• What is expected: Exactly reproduce the data from its first line through the line with "case (state)", leaving out every line after it.

The data START

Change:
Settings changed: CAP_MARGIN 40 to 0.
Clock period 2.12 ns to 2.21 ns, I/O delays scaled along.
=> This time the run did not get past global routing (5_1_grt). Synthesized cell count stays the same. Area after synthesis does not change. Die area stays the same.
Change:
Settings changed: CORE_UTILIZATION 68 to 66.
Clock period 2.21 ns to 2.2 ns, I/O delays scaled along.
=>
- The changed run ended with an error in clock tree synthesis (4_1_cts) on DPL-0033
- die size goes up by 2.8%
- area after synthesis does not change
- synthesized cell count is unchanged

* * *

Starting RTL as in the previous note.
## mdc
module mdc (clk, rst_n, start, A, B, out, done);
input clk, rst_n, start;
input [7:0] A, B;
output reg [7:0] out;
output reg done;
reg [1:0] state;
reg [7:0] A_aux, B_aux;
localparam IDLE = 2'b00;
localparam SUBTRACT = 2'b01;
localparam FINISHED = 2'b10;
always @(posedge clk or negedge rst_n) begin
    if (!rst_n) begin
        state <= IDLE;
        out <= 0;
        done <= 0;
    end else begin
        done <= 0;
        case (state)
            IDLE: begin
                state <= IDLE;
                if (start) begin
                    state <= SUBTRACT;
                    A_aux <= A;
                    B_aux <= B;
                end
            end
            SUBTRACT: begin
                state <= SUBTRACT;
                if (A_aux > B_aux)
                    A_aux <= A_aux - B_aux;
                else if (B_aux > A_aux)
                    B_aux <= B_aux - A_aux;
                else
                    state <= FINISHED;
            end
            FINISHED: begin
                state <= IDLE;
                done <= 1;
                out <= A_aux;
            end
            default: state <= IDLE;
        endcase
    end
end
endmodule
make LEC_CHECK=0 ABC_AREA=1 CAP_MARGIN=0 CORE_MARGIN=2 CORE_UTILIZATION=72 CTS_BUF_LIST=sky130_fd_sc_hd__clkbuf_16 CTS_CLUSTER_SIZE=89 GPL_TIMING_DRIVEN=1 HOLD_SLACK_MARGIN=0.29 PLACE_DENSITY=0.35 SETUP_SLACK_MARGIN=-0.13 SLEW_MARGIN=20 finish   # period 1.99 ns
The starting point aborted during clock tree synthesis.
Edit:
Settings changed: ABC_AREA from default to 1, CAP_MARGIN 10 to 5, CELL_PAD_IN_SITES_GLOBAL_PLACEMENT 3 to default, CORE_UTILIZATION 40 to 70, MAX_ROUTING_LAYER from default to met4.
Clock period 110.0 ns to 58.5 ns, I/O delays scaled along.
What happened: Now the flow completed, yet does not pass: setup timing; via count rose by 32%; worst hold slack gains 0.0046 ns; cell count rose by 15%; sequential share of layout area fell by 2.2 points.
Setup of north:
Design SelectionOfAvatar, start of the top module:
module SelectionOfAvatar(
	input [1:0] mode,
	input [5:0] userID,
	input [1:0] candidate,  
	input CLK,
	input rst,  
	output reg [1:0] ballotBoxId,
	output reg [5:0] numberOfRegisteredVoters,
	output reg [5:0] numberOfVotesWinner,  
	output reg [1:0] WinnerId,
	output reg AlreadyRegistered,
	output reg AlreadyVoted,
	output reg NotRegistered,
	output reg VotingHasNotStarted,
	output reg RegistrationHasEnded
	);
    reg [5:0] registered [0:63];
    reg [5:0] voted [0:63];
    integer i, clock, registeredNum, votedNum;
    integer airV, fireV, waterV, earthV;
	always @(posedge CLK)
	begin
	if (rst) begin
        clock = 0;
		registeredNum = 0;
		votedNum = 0;
		airV = 0;
		fireV = 0;
		waterV = 0;
		earthV = 0;
		for(i=0; i<64; i = i+1) begin
            registered[i]=6'b000000;
            voted[i]=6'b000000;
        end
        ballotBoxId =0;
        numberOfRegisteredVoters=0;
        numberOfVotesWinner=0;
        WinnerId=0;
        AlreadyRegistered=0;
        AlreadyVoted=0;
        NotRegistered=0;
        VotingHasNotStarted=0;
        RegistrationHasEnded=0;
	end
	else begin
		clock=clock+1;
        ballotBoxId =0;
        numberOfRegisteredVoters=0;
        numberOfVotesWinner=0;
  ...
Size in the first run: ~1800 cells after synthesis, ~290 flip-flops, roughly 33 I/O pins.
make LEC_CHECK=0 CAP_MARGIN=20 CORE_ASPECT_RATIO=0.83 CORE_MARGIN=2 CORE_UTILIZATION=40 MIN_ROUTING_LAYER=met2 PLACE_DENSITY_LB_ADDON=0.15 SLEW_MARGIN=20 finish   # period 6.0 ns
run.sh (not shown) runs the stock make flow with config.mk's settings and CLKGATE_MAP_FILE=.
north finished end to end and its layout was clean on timing, DRC and antenna.
## top_module
module top_module (
    clk,
    rst,
    X,
    n,
    start,
    Y,
    valid,
    ready,
    overflow,
    error
);
input clk, rst, start;
input [7:0] X;
input [2:0] n;
output valid, ready, overflow, error;
output [31:0] Y;
wire flush,load,controller_inuse;
assign error = 1'b0;
datapath dp( .clk(clk),
             .rst(rst),
             .flush(flush),
             .load(load),
             .x(X),
             .n(n), 
             .controller_inuse(controller_inuse), 
             .result(Y), 
             .valid(valid), 
             .ready(ready), 
             .ov_flag(overflow)
            );
controller ctrl( .clk(clk), 
                 .rst(rst), 
                 .start(start), 
                 .ready(ready), 
                 .error(error), 
                 .ov_flag(overflow), 
                 .flush(flush), 
                 .load(load), 
                 .controller_inuse(controller_inuse)
                );
endmodule
For scale: ~5,600 cells after synthesis, ~50 I/O pins, roughly 45,000 um^2 of cells after synthesis.
clock: 4.1 ns
lec_check: 0
abc_area: 1
cap_margin: 40
core_margin: 2
core_utilization: 72
cts_cluster_diameter: 303
cts_cluster_size: 72
gpl_routability_driven: 1
min_routing_layer: met1
place_density: 0.4
setup_slack_margin: 0.33
slew_margin: 30
tns_end_percent: 35
run.sh (not shown) runs the stock make flow with config.mk's settings and CLKGATE_MAP_FILE=.
The baseline ended with an error in global routing (5_1_grt).
Edit:
==> flow/config.mk (replaced) <==
export PLATFORM = sky130hd
export DESIGN_NAME = top_module
export DESIGN_NICKNAME = top_module
export VERILOG_FILES = /design/flow/design.v
export SDC_FILE = /design/flow/constraint.sdc
export NUM_CORES = 4
export LEC_CHECK = 0
export CAP_MARGIN = 20
export CORE_MARGIN = 2
export CORE_UTILIZATION = 71
export CTS_CLUSTER_SIZE = 40
export SLEW_MARGIN = 20
==> flow/constraint.sdc (replaced) <==
create_clock -name core_clock -period 11.7 [get_ports {clk}]
set_input_delay 2.3400 -clock core_clock [delete_from_list [all_inputs] [get_ports {clk}]]
set_output_delay 2.3400 -clock core_clock [all_outputs]
set_load 0.01 [all_outputs]
=> Now the flow reached the layout checks and failed them: setup timing; area after synthesis came out lower by 4.6%; die size drops by 3.2%; synthesized cell count goes down by 18%.
Edit:
--- a/flow/config.mk
+++ b/flow/config.mk
@@ -10,2 +10 @@
-export CORE_UTILIZATION = 71
-export CTS_CLUSTER_SIZE = 40
+export CORE_UTILIZATION = 29
==> flow/constraint.sdc (replaced) <==
create_clock -name core_clock -period 14.5 [get_ports {clk}]
set_input_delay 2.9000 -clock core_clock [delete_from_list [all_inputs] [get_ports {clk}]]
set_output_delay 2.9000 -clock core_clock [all_outputs]
set_load 0.01 [all_outputs]
This time the run completed without violations; final area goes down by 6.3%; utilization goes down by 52 points; wire length goes down by 5.6%; synthesized area stays the same.
Edit:
--- a/flow/config.mk
+++ b/flow/config.mk
@@ -10 +10 @@
-export CORE_UTILIZATION = 29
+export CORE_UTILIZATION = 40
The new run completed without violations.
Cell area went down by about 1.3%.
Clock skew decreases by 0.014 ns.
Worst setup slack stays flat.
Worst hold slack loses 0.0043 ns.
Final cell count shrinks by about 8%.

Starting RTL as in the previous note.
## top_module
module top_module (
    clk,
    rst,
    X,
    n,
    start,
    Y,
    valid,
    ready,
    overflow,
    error
);
input clk, rst, start;
input [7:0] X;
input [2:0] n;
output valid, ready, overflow, error;
output [31:0] Y;
wire flush,load,controller_inuse;
assign error = 1'b0;
datapath dp( .clk(clk),
             .rst(rst),
             .flush(flush),
             .load(load),
             .x(X),
             .n(n), 
             .controller_inuse(controller_inuse), 
             .result(Y), 
             .valid(valid), 
             .ready(ready), 
             .ov_flag(overflow)
            );
controller ctrl( .clk(clk), 
                 .rst(rst), 
                 .start(start), 
                 .ready(ready), 
                 .error(error), 
                 .ov_flag(overflow), 
                 .flush(flush), 
                 .load(load), 
                 .controller_inuse(controller_inuse)
  ...
clock: 12.7 ns
lec_check: 0
abc_area: 1
cap_margin: 25
cell_pad_in_sites_detail_placement: 0
core_aspect_ratio: 0.84
core_margin: 4
core_utilization: 40
hold_slack_margin: 0.28
max_routing_layer: met5
setup_slack_margin: 3.6
slew_margin: 20
tns_end_percent: 20
Then changed:
CAP_MARGIN = 20   (was 25)
CELL_PAD_IN_SITES_DETAIL_PLACEMENT = not set   (was 0)
CORE_ASPECT_RATIO = not set   (was 0.84)
CORE_MARGIN = 2   (was 4)
CORE_UTILIZATION = 71   (was 40)
CTS_CLUSTER_SIZE = 40   (was not set)
HOLD_SLACK_MARGIN = not set   (was 0.28)
MAX_ROUTING_LAYER = not set   (was met5)
PLACE_DENSITY_LB_ADDON = 0.06   (was not set)
SETUP_SLACK_MARGIN = not set   (was 3.6)
TNS_END_PERCENT = not set   (was 20)
clock period = 10.6 ns   (was 12.7 ns; I/O delays follow)
Effect: The new run finished but failed the layout checks on setup timing. Clock-buffer cell count increases by 1. Core utilization increases by 41 points. Critical path depth increases by 5. Non-clock buffer count increases by 631. Cell count stays flat. Register-to-register slack loses 4.7 ns. Global-route usage increases by 20 points. Synthesized area is unchanged. Synthesized cell count is unchanged.
Then changed:
ABC_AREA = not set   (was 1)
CORE_UTILIZATION = 40   (was 71)
CTS_CLUSTER_SIZE = not set   (was 40)
PLACE_DENSITY_LB_ADDON = 0.07   (was 0.06)
SLEW_MARGIN = 25   (was 20)
clock period = 15.0 ns   (was 10.6 ns; I/O delays follow)
Outcome: This time the run passed the timing, DRC and antenna checks. Sequential share of layout area is higher by 2.1 points. Wire length is lower by 18%. Utilization is lower by 43 points. Design area is lower by 14%. Die size is higher by 68%. Sequential cell count does not change. Area after synthesis is lower by 4.6%. Synthesized cell count is lower by 18%.
Then changed:
CELL_PAD_IN_SITES_DETAIL_PLACEMENT = 2   (was not set)
MAX_ROUTING_LAYER = met4   (was not set)
PLACE_DENSITY_LB_ADDON = 0.01   (was 0.07)
SLEW_MARGIN = 20   (was 25)
Effect: Register-to-register slack gets worse by 0.14 ns; setup slack gets worse by 0.13 ns; critical path depth went up by 1; routed wire length went up by about a fifth.
Then changed:
CELL_PAD_IN_SITES_DETAIL_PLACEMENT = not set   (was 2)
CORE_UTILIZATION = 65   (was 40)
MAX_ROUTING_LAYER = not set   (was met4)
PLACE_DENSITY_LB_ADDON = not set   (was 0.01)
clock period = 12.3 ns   (was 15.0 ns; I/O delays follow)
Outcome: With this change the flow completed and failed the layout checks on setup timing; design area went up by 7.3%; synthesized area does not change; clock skew shrinks by 0.0077 ns; setup slack degrades by 0.81 ns; sequential share of layout area is lower by 1.0 points; first-iteration DRC count is higher by 77%; cell count is lower by 1.3%.
Setup of willow:
// ResonantLowPassFilter
module ResonantLowPassFilter(
    input clk,
    input signed [15:0] audio_in,
    input signed [15:0] cutoff,
    input signed [15:0] resonance,
    input signed [15:0] gain,
    input reset_n,
    output reg signed [15:0] filtered_audio
);
Settings: LEC_CHECK=0, ABC_AREA=1, CAP_MARGIN=20, CORE_MARGIN=2, CORE_UTILIZATION=57, CTS_CLUSTER_DIAMETER=356, CTS_CLUSTER_SIZE=99, SLEW_MARGIN=20; clock period 5.14 ns.
run.sh (not shown) runs the stock make flow with config.mk's settings and CLKGATE_MAP_FILE=.
In willow the implementation completed, yet the final layout does not meet the checks, the culprit being setup timing.
Setup of amber:
==> flow/design.v (excerpt) <==
module miniRV (
    input   wire                clk,
    input   wire                rst,
    input   wire[31:0]      inst_i,
    input   wire[31:0]      mem_rdata_i,
    output  wire[13:0]   inst_addr_o,
    output  wire[15:0]          mem_addr_o,
    output  wire                mem_wen_o,
    output  wire[31:0]      mem_wdata_o,
    output          debug_wb_have_inst,    
    output [31:0]   debug_wb_pc,           
    output          debug_wb_ena,          
    output [4:0]    debug_wb_reg,          
    output [31:0]   debug_wb_value         
);
Size: ~1400 flip-flops, about 200 I/O pins, about 75000 sq um of cells after synthesis.
clock: 5.03 ns
lec_check: 0
cap_margin: 35
core_margin: 2
core_utilization: 57
cts_cluster_size: 24
setup_slack_margin: 1.28
slew_margin: 5
tns_end_percent: 5
run.sh (not shown) runs the stock make flow with config.mk's settings and CLKGATE_MAP_FILE=.
amber: flow complete, layout not clean; failing: negative setup slack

The data END

• Answer:
Change:
Settings changed: CAP_MARGIN 40 to 0.
Clock period 2.12 ns to 2.21 ns, I/O delays scaled along.
=> This time the run did not get past global routing (5_1_grt). Synthesized cell count stays the same. Area after synthesis does not change. Die area stays the same.
Change:
Settings changed: CORE_UTILIZATION 68 to 66.
Clock period 2.21 ns to 2.2 ns, I/O delays scaled along.
=>
- The changed run ended with an error in clock tree synthesis (4_1_cts) on DPL-0033
- die size goes up by 2.8%
- area after synthesis does not change
- synthesized cell count is unchanged

* * *

Starting RTL as in the previous note.
## mdc
module mdc (clk, rst_n, start, A, B, out, done);
input clk, rst_n, start;
input [7:0] A, B;
output reg [7:0] out;
output reg done;
reg [1:0] state;
reg [7:0] A_aux, B_aux;
localparam IDLE = 2'b00;
localparam SUBTRACT = 2'b01;
localparam FINISHED = 2'b10;
always @(posedge clk or negedge rst_n) begin
    if (!rst_n) begin
        state <= IDLE;
        out <= 0;
        done <= 0;
    end else begin
        done <= 0;
        case (state)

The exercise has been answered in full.